### About this task
Every line in the listing below from the one with "endpoints found under the hold margin: 25 / 0" through the one with "tap: 176 / 4.70" is to be reproduced exactly, both ends included; leave out the rest.

### Dataset excerpts
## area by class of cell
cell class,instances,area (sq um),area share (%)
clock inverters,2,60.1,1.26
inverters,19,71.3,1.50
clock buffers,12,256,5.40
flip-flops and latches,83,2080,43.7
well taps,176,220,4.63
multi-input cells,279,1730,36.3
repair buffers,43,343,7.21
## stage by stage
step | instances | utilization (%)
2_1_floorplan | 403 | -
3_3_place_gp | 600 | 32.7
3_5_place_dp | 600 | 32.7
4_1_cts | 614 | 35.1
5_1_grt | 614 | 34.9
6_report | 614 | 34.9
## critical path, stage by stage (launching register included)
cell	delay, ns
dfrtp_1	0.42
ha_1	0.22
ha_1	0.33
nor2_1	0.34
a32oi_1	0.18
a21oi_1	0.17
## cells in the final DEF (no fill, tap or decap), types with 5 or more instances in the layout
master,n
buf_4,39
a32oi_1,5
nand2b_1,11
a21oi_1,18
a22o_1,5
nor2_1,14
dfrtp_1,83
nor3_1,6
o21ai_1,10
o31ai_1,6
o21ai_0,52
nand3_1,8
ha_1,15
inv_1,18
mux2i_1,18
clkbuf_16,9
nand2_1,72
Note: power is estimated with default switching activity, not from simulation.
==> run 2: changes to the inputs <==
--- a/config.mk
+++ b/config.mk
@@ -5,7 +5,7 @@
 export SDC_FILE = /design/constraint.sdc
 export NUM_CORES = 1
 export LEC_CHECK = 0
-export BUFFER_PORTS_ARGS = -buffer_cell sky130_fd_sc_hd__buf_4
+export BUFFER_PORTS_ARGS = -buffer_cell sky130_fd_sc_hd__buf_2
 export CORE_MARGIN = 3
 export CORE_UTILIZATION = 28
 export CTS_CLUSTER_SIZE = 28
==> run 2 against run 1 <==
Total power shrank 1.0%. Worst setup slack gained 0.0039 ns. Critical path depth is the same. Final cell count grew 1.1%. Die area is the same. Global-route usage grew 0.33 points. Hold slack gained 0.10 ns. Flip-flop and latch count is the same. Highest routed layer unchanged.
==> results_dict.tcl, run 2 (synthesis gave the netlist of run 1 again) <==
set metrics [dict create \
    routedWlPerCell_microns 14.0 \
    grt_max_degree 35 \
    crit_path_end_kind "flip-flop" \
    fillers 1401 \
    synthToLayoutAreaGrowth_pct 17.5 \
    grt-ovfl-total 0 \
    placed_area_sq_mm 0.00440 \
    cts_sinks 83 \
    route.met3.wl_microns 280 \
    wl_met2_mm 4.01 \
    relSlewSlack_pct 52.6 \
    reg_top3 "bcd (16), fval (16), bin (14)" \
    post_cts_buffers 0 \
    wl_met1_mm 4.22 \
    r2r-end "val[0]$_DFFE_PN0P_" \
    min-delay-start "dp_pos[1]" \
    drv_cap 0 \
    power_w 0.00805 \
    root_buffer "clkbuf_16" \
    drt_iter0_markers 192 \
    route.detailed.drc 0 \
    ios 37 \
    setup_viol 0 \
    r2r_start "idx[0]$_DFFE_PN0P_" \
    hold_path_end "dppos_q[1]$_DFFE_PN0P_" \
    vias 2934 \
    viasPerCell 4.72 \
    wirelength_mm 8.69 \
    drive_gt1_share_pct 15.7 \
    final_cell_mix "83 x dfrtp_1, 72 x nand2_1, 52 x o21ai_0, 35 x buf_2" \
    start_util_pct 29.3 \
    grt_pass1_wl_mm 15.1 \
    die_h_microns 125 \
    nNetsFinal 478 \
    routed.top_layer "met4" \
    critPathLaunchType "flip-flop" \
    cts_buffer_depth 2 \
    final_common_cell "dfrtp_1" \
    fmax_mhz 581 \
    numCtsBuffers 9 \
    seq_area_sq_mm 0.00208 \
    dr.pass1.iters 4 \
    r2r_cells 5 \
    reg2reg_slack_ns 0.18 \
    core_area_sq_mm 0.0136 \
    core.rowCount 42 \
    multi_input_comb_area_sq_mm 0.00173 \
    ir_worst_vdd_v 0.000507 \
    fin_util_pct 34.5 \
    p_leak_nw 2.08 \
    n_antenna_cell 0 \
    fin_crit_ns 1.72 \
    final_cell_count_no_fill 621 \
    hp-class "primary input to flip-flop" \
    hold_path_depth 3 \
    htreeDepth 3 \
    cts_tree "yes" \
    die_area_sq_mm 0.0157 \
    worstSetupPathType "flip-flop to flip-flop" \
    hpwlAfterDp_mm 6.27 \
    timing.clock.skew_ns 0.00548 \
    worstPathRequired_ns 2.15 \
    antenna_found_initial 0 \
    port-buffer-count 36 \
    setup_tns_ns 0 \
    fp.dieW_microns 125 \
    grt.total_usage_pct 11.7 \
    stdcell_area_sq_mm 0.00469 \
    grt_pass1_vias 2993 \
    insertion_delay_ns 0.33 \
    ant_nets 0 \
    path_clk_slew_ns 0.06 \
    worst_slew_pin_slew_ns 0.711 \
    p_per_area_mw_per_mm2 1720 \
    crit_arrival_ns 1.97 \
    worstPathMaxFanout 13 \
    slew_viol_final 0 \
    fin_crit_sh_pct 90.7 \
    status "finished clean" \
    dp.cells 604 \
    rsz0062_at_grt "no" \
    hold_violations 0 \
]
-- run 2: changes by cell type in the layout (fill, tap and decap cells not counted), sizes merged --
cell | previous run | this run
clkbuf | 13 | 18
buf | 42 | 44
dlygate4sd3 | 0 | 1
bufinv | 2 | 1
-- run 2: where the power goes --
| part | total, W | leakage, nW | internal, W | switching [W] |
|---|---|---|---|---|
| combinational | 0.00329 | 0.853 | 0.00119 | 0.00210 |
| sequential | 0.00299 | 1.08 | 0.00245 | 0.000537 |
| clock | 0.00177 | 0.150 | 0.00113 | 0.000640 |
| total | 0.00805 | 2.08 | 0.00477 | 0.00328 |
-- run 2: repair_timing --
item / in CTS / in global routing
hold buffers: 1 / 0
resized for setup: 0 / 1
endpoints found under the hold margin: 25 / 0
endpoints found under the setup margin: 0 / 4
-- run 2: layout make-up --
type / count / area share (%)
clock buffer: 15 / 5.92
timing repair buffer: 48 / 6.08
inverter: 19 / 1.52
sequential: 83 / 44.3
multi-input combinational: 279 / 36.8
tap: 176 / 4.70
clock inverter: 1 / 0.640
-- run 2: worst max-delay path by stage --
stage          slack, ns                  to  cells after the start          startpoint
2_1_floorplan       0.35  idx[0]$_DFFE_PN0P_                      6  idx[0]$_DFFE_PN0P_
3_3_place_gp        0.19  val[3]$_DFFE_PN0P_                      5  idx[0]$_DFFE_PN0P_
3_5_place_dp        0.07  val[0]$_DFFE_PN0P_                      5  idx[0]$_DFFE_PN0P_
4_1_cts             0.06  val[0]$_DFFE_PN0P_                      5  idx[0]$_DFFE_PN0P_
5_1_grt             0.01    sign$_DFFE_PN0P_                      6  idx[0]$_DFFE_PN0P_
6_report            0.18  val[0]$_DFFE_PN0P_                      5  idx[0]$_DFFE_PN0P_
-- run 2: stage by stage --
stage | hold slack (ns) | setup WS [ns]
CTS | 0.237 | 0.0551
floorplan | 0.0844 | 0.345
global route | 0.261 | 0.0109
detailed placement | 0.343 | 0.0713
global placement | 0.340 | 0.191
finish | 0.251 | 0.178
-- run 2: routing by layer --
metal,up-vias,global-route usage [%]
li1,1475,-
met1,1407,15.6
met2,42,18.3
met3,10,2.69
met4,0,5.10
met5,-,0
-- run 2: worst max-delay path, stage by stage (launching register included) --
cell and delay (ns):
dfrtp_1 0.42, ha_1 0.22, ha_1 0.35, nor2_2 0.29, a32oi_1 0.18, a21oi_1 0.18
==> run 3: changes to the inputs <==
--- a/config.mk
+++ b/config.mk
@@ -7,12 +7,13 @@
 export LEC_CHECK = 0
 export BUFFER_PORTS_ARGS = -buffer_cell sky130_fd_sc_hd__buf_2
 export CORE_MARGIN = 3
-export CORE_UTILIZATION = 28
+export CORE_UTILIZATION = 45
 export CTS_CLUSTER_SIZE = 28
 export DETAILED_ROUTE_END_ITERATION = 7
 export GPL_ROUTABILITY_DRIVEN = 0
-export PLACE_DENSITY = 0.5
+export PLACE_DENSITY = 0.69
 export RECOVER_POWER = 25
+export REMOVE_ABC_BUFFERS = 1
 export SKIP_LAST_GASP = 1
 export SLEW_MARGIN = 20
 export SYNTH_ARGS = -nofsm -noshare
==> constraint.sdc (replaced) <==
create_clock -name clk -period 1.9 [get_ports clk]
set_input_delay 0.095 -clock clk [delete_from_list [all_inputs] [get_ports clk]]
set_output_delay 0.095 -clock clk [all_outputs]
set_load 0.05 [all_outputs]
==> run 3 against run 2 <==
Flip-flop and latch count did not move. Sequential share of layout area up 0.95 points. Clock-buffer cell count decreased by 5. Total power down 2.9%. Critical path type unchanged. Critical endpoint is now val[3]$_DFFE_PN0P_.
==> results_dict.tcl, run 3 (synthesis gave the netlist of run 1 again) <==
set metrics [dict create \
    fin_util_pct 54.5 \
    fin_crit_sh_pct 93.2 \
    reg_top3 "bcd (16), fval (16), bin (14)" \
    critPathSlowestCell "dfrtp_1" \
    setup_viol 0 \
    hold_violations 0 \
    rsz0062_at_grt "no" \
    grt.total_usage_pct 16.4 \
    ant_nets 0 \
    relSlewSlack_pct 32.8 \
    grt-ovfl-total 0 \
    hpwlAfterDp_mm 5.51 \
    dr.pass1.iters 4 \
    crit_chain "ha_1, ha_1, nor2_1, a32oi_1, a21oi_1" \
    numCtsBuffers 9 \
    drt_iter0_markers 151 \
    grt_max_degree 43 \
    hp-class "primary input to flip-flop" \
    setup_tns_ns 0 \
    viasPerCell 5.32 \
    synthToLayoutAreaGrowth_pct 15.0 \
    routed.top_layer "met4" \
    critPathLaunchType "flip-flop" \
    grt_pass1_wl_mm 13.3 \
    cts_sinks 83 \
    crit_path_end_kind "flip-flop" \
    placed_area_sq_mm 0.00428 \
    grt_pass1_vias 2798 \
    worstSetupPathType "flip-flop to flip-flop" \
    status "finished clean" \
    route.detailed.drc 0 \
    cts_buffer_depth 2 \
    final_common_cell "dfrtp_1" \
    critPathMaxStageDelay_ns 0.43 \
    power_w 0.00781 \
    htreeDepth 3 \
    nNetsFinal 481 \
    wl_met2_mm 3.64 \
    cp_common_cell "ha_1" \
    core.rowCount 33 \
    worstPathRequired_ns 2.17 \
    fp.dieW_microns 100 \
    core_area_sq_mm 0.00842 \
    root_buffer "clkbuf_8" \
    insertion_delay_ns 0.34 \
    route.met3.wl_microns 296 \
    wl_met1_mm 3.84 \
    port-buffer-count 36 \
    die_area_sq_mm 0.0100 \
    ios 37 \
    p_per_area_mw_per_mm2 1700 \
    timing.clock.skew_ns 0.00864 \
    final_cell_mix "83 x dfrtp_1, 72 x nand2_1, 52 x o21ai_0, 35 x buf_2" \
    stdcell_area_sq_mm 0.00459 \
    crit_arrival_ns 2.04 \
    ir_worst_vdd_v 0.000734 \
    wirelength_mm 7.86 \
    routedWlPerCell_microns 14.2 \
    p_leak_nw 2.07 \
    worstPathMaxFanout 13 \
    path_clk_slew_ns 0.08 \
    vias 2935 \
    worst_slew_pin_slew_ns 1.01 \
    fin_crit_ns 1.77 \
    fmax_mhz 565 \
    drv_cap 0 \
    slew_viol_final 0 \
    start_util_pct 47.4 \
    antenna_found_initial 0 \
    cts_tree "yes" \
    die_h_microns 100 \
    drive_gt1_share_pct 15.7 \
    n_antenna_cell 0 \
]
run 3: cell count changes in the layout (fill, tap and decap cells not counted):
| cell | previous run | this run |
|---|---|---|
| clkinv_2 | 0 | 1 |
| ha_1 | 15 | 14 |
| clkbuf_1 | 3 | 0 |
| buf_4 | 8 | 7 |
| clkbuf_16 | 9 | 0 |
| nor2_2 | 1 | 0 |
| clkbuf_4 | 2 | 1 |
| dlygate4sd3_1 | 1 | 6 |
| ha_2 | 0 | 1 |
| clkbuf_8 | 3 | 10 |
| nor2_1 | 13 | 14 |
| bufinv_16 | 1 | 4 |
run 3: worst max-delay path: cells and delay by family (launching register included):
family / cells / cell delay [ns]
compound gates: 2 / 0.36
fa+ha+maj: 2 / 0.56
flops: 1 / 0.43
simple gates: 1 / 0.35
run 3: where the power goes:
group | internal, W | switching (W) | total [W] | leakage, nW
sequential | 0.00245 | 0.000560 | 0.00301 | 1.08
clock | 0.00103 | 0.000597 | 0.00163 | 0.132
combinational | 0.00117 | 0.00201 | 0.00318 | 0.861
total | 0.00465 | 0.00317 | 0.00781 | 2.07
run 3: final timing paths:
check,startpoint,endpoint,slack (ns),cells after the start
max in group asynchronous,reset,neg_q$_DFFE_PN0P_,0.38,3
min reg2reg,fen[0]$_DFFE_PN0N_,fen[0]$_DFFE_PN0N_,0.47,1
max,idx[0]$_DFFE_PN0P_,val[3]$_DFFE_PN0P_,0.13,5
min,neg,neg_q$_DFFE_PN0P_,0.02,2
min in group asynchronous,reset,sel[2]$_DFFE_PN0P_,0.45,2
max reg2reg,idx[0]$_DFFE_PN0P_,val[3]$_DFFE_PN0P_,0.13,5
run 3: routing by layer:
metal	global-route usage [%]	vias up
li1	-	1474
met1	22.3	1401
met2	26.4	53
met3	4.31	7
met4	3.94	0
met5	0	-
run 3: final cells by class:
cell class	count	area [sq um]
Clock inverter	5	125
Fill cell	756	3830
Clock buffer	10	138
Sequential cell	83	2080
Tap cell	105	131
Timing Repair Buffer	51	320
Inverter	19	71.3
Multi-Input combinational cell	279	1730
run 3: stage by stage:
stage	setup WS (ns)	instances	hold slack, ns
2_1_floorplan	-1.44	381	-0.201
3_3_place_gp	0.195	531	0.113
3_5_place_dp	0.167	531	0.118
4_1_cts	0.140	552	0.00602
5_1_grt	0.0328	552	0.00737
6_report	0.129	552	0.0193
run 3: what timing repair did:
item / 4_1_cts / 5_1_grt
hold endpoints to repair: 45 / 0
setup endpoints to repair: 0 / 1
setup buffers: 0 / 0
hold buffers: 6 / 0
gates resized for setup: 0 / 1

### Answer to the exercise
endpoints found under the hold margin: 25 / 0
endpoints found under the setup margin: 0 / 4
-- run 2: layout make-up --
type / count / area share (%)
clock buffer: 15 / 5.92
timing repair buffer: 48 / 6.08
inverter: 19 / 1.52
sequential: 83 / 44.3
multi-input combinational: 279 / 36.8
tap: 176 / 4.70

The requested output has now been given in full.